At step 1 of germination, 50b / 50r lighting mode is actively absorbed by plant photoreceptors. A high PPFD value is not required for activation, otherwise abscisic acid (ABA) is formed, which slows down seed germination. At step 2 of germination, the best growth stimulation was observed under natural sunlight (5.8 times higher than HPS). When moving to the stage of cotyledon leaves active emergence and photosynthetic pigments synthesis, more light is required, otherwise cell elongation and plant extension occur, which leads to the stem high fragility. At step 3 of germination, 100b lighting mode with a high PPFD value leads to the delay in plant extension, which contributes to an increase in leaf area. Increasing the blue light proportion reduces plant growth, but increases the chloroplasts number and the photosynthesis efficiency. At step 1 of vegetation, plants enter the active growth stage, requiring a high PPFD value. The 50b / 50r lighting mode stimulates the chlorophylls and carotenoids synthesis, which leads to an increase in the photosynthesis rate. At step 2 of vegetation, a high PPFD value begins to cause plant stress, which leads to the reactive oxygen species (ROS) formation, which cause lipid peroxidation in cell membranes and lead to a decrease in the photosynthesis activity.
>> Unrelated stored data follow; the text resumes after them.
Context: an optimization exercise on an open-source flow, tuned for small area, a short achievable clock period and few clock cycles. The choices shown serve that exercise and are no tape-out recipe.
Power figures rest on the tool's default switching activity, not on a simulated workload.

==> flow/design.v <==
module racebox_decoder (
    input  wire        clk,
    input  wire        rst,
    input  wire        in_valid,
    input  wire [7:0]  in_data,
    output wire        in_ready,
    output wire        frame_valid,
    output wire        ck_error,
    output wire [31:0] itow,
    output wire [15:0] year,
    output wire [7:0]  month,
    output wire [7:0]  day,
    output wire [7:0]  hour,
    output wire [7:0]  minute,
    output wire [7:0]  second,
    output wire [7:0]  validity_flags,
    output wire [31:0] time_accuracy,
    output wire [31:0] nanoseconds,
    output wire [7:0]  fix_status,
    output wire [7:0]  fix_status_flags,
    output wire [7:0]  date_time_flags,
    output wire [7:0]  num_svs,
    output wire [31:0] longitude,
    output wire [31:0] latitude,
    output wire [31:0] wgs_altitude,
    output wire [31:0] msl_altitude,
    output wire [31:0] horizontal_accuracy,
    output wire [31:0] vertical_accuracy,
    output wire [31:0] speed,
    output wire [31:0] heading,
    output wire [31:0] speed_accuracy,
    output wire [31:0] heading_accuracy,
    output wire [15:0] pdop,
    output wire [7:0]  lat_lon_flags,
    output wire [7:0]  battery_status,
    output wire [15:0] gforce_x,
    output wire [15:0] gforce_y,
    output wire [15:0] gforce_z,
    output wire [15:0] rot_rate_x,
    output wire [15:0] rot_rate_y,
    output wire [15:0] rot_rate_z
);
    localparam       NB   = 82;       
    localparam [7:0] CK_A0 = 8'h50;   
    localparam [7:0] CK_B0 = 8'h9F;   
    reg [7:0]      in_q;
    reg            v_q;
    reg [8*NB-1:0] sr_q;        
    reg [6:0]      fill_q;      
    reg            primed_q;    
    reg [2:0]      hst_q;       
    reg [7:0]      ca_q;        
    reg [7:0]      cb_q;        
    reg            fv_q, ce_q;
    assign in_ready = 1'b1;
    wire [7:0] b1   = sr_q[7:0];
    wire [7:0] b81  = primed_q ? sr_q[8*80 +: 8] : 8'd0;
    wire [7:0] b82  = sr_q[8*81 +: 8];
    wire cand  = v_q && (fill_q == 7'd87) && (hst_q == 3'd5) && (b82 == 8'h00);
    wire ck_ok = (b1 == ca_q) && (in_q == cb_q);
    wire [7:0] ca_n = ca_q + b1 - b81;
    wire [7:0] cb_n = cb_q + ca_n - {b81[3:0], 4'd0} - {b81[1:0], 6'd0} - CK_A0;
    reg [2:0] hst_n;
    always @(*) begin
        case (hst_q)
            3'd0: hst_n = (b82 == 8'hB5) ? 3'd1 : 3'd0;
            3'd1: hst_n = (b82 == 8'h62) ? 3'd2 : (b82 == 8'hB5) ? 3'd1 : 3'd0;
            3'd2: hst_n = (b82 == 8'hFF) ? 3'd3 : (b82 == 8'hB5) ? 3'd1 : 3'd0;
            3'd3: hst_n = (b82 == 8'h01) ? 3'd4 : (b82 == 8'hB5) ? 3'd1 : 3'd0;
            3'd4: hst_n = (b82 == 8'h50) ? 3'd5 : (b82 == 8'hB5) ? 3'd1 : 3'd0;
            default: hst_n = (b82 == 8'hB5) ? 3'd1 : 3'd0;
        endcase
    end
    always @(posedge clk) begin
        v_q <= in_valid && !rst;
        in_q <= in_data;
        if (v_q)
            sr_q[8*NB-1:8] <= sr_q[8*NB-9:0];
        if (rst)
            sr_q[7:0] <= 8'd0;
        else if (v_q)
            sr_q[7:0] <= in_q;
    end
    always @(posedge clk) begin
        if (rst) begin
            fill_q   <= 7'd0;
            primed_q <= 1'b0;
            hst_q    <= 3'd0;
            ca_q     <= CK_A0;
            cb_q     <= CK_B0;
        end else if (v_q) begin
            if (cand && ck_ok)
                fill_q <= 7'd0;
            else if (fill_q != 7'd87)
                fill_q <= fill_q + 7'd1;
            if (fill_q == 7'd79)
                primed_q <= 1'b1;
            hst_q <= hst_n;
            ca_q  <= ca_n;
            cb_q  <= cb_n;
        end
    end
    always @(posedge clk) begin
        fv_q <= !rst && cand && ck_ok;
        ce_q <= !rst && cand && !ck_ok;
    end
    assign frame_valid = fv_q;
    assign ck_error    = ce_q;
    wire [7:0] p [0:79];
    genvar g;
    generate
        for (g = 0; g < 80; g = g + 1) begin : g_payload
            assign p[g] = sr_q[8*(81 - g) +: 8];
        end
    endgenerate
    assign itow                = {p[3], p[2], p[1], p[0]};
    assign year                = {p[5], p[4]};
    assign month               = p[6];
    assign day                 = p[7];
    assign hour                = p[8];
    assign minute              = p[9];
    assign second              = p[10];
    assign validity_flags      = p[11];
    assign time_accuracy       = {p[15], p[14], p[13], p[12]};
    assign nanoseconds         = {p[19], p[18], p[17], p[16]};
    assign fix_status          = p[20];
    assign fix_status_flags    = p[21];
    assign date_time_flags     = p[22];
    assign num_svs             = p[23];
    assign longitude           = {p[27], p[26], p[25], p[24]};
    assign latitude            = {p[31], p[30], p[29], p[28]};
    assign wgs_altitude        = {p[35], p[34], p[33], p[32]};
    assign msl_altitude        = {p[39], p[38], p[37], p[36]};
    assign horizontal_accuracy = {p[43], p[42], p[41], p[40]};
    assign vertical_accuracy   = {p[47], p[46], p[45], p[44]};
    assign speed               = {p[51], p[50], p[49], p[48]};
    assign heading             = {p[55], p[54], p[53], p[52]};
    assign speed_accuracy      = {p[59], p[58], p[57], p[56]};
    assign heading_accuracy    = {p[63], p[62], p[61], p[60]};
    assign pdop                = {p[65], p[64]};
    assign lat_lon_flags       = p[66];
    assign battery_status      = p[67];
    assign gforce_x            = {p[69], p[68]};
    assign gforce_y            = {p[71], p[70]};
    assign gforce_z            = {p[73], p[72]};
    assign rot_rate_x          = {p[75], p[74]};
    assign rot_rate_y          = {p[77], p[76]};
    assign rot_rate_z          = {p[79], p[78]};
endmodule
Settings: LEC_CHECK=0, CAP_MARGIN=20, CORE_MARGIN=2, CORE_UTILIZATION=75, PLACE_DENSITY=0.8, SLEW_MARGIN=20; clock period 100.0 ns.
standard.sh (not shown) runs the stock make flow with config.mk's settings and CLKGATE_MAP_FILE= SYNTH_SCRIPT=/design/flow/synth_recipe.tcl, a recipe that flattens the netlist after the stock synthesis.
==> flow/flow/run.sh <==
#!/bin/bash
# Standard ORFS layout with the smallest buffer on each port and a clock
# tree of mid-size buffers without dummy loads.
set -euo pipefail
export BUFFER_PORTS_ARGS="-buffer_cell sky130_fd_sc_hd__buf_1"
export CTS_ARGS="-sink_clustering_enable -repair_clock_nets -dont_use_dummy_load -buf_list sky130_fd_sc_hd__clkbuf_8 -sink_clustering_size 16 -sink_clustering_max_diameter 50"
bash standard.sh > flow_make.log 2>&1
The first run produced a clean layout.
A high proportion of UV, B and G light promotes the econdary metabolites formation, which reduce ROS. Far red (FR) light increases the photosynthetic apparatus size. At step 3 of vegetation, after the ROS formation has decreased, the phytoirradiator is switched to the 50b / 50r lighting mode to reduce energy consumption. At step 4 of vegetation, a decrease in the PPFD value and an increase in the red light 25b / 75r proportion causes the photosynthetic pigments accumulation, which helps to reduce the stress impact and accumulate biomass.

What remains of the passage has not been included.